What to do → Could you filter the material and copy every line where the word "from" occurs?
Data for this exercise below:
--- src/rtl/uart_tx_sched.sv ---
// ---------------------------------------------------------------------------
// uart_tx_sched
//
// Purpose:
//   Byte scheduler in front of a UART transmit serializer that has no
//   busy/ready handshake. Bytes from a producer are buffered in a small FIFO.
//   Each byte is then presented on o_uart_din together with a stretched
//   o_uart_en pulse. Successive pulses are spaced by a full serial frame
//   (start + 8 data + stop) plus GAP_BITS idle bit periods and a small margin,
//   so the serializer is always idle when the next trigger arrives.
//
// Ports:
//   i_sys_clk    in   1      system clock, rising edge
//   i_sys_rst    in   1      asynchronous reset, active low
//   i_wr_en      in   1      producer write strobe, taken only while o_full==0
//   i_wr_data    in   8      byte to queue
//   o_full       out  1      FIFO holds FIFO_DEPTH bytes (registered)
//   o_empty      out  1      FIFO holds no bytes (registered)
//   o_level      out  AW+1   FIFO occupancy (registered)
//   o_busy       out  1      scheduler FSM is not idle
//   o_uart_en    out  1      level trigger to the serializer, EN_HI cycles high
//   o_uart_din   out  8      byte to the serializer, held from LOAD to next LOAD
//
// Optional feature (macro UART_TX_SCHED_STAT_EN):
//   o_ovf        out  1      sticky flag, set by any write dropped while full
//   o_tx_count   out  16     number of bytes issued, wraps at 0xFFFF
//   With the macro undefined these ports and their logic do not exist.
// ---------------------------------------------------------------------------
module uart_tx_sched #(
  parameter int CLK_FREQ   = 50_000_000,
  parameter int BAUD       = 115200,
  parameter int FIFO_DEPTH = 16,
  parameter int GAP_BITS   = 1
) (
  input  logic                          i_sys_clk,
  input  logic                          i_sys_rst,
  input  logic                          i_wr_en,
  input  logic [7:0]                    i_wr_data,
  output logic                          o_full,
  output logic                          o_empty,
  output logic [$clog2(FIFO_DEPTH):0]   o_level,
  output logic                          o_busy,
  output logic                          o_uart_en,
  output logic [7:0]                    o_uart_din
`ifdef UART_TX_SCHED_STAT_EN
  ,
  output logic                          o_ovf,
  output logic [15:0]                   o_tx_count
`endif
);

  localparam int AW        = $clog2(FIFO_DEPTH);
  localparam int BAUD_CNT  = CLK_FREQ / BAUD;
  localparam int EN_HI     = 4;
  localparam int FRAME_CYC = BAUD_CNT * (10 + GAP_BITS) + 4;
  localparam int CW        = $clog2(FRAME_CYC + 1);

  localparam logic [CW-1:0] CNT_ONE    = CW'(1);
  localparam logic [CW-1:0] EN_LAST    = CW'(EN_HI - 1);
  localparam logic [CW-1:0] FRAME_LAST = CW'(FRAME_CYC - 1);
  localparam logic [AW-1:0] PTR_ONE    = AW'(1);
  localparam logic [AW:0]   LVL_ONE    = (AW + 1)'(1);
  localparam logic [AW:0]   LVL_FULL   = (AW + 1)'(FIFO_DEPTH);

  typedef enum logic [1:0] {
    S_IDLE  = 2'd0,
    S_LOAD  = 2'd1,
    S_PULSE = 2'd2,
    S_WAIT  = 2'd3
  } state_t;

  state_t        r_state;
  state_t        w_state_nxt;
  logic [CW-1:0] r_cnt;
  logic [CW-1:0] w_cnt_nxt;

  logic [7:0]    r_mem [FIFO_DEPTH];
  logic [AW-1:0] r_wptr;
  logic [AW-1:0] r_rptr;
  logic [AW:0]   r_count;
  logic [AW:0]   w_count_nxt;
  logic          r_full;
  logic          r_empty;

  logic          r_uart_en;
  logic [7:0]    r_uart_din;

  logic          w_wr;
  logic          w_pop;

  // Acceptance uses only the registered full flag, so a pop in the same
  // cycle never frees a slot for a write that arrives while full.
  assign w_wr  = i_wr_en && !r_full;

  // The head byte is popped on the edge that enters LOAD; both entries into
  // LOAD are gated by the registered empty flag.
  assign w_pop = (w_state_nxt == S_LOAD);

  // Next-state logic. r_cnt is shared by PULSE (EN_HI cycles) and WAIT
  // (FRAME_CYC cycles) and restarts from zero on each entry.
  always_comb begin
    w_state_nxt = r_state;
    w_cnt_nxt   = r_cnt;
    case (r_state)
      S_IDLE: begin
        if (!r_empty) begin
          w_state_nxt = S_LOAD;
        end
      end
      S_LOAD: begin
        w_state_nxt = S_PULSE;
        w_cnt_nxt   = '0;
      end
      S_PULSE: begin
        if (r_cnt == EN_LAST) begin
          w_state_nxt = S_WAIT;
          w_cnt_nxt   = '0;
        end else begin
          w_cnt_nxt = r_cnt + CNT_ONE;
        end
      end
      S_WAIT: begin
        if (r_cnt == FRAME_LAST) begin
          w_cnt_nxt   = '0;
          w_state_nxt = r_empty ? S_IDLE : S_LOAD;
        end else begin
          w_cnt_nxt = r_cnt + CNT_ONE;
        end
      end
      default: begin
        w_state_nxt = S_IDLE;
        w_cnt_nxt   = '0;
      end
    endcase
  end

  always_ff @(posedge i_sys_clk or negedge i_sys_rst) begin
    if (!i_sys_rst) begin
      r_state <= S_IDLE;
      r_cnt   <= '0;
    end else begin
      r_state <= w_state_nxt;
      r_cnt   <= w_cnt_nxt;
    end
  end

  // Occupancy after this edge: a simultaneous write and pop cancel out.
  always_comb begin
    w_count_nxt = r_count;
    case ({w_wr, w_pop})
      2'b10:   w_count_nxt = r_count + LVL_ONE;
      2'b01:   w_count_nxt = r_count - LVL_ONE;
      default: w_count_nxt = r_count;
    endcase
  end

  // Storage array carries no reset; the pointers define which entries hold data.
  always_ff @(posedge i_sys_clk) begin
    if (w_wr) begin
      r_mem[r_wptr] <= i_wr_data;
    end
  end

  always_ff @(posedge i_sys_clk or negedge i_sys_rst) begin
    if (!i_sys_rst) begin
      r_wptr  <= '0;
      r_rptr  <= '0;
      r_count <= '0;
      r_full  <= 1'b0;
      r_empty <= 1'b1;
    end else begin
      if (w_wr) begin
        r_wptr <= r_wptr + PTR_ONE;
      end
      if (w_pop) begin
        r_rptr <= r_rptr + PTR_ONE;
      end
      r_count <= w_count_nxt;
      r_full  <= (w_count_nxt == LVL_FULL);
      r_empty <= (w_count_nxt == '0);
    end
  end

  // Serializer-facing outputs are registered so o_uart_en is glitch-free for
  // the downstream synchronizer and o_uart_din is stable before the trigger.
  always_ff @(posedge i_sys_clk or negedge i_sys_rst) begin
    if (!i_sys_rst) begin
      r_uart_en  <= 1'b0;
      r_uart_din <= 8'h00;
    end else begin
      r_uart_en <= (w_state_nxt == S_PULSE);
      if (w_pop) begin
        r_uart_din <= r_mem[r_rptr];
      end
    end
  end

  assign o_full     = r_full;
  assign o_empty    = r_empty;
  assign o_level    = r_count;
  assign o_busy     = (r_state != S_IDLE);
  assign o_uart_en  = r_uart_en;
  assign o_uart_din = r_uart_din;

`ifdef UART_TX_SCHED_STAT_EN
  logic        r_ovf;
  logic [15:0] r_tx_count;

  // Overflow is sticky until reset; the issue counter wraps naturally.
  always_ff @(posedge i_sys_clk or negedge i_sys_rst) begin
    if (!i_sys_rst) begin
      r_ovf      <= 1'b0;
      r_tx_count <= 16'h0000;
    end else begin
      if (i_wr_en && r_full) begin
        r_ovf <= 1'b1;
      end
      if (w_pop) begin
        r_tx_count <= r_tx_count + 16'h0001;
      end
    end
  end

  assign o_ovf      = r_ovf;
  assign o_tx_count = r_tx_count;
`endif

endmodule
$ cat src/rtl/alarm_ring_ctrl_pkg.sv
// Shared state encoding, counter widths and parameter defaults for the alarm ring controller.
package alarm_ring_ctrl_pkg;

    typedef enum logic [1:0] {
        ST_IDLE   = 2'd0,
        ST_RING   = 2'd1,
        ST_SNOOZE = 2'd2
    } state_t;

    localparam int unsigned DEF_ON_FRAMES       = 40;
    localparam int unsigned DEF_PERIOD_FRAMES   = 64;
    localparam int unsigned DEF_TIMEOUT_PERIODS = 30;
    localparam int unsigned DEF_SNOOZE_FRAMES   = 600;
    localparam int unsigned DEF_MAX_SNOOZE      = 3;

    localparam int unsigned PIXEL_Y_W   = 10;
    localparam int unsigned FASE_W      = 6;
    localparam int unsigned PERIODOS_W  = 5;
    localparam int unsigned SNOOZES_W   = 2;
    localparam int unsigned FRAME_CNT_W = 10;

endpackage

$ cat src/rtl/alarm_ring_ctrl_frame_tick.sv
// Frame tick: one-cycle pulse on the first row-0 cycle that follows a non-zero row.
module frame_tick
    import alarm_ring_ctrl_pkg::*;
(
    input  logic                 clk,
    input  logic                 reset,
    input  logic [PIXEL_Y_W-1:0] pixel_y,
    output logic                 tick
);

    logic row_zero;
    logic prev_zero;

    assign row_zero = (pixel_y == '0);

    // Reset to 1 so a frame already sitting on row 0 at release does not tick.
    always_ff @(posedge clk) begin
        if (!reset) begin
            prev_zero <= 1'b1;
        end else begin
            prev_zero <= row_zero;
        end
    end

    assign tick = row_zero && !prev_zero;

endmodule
End of Data for this exercise.
Final answer →
//   busy/ready handshake. Bytes from a producer are buffered in a small FIFO.
//   o_uart_din   out  8      byte to the serializer, held from LOAD to next LOAD
  // (FRAME_CYC cycles) and restarts from zero on each entry.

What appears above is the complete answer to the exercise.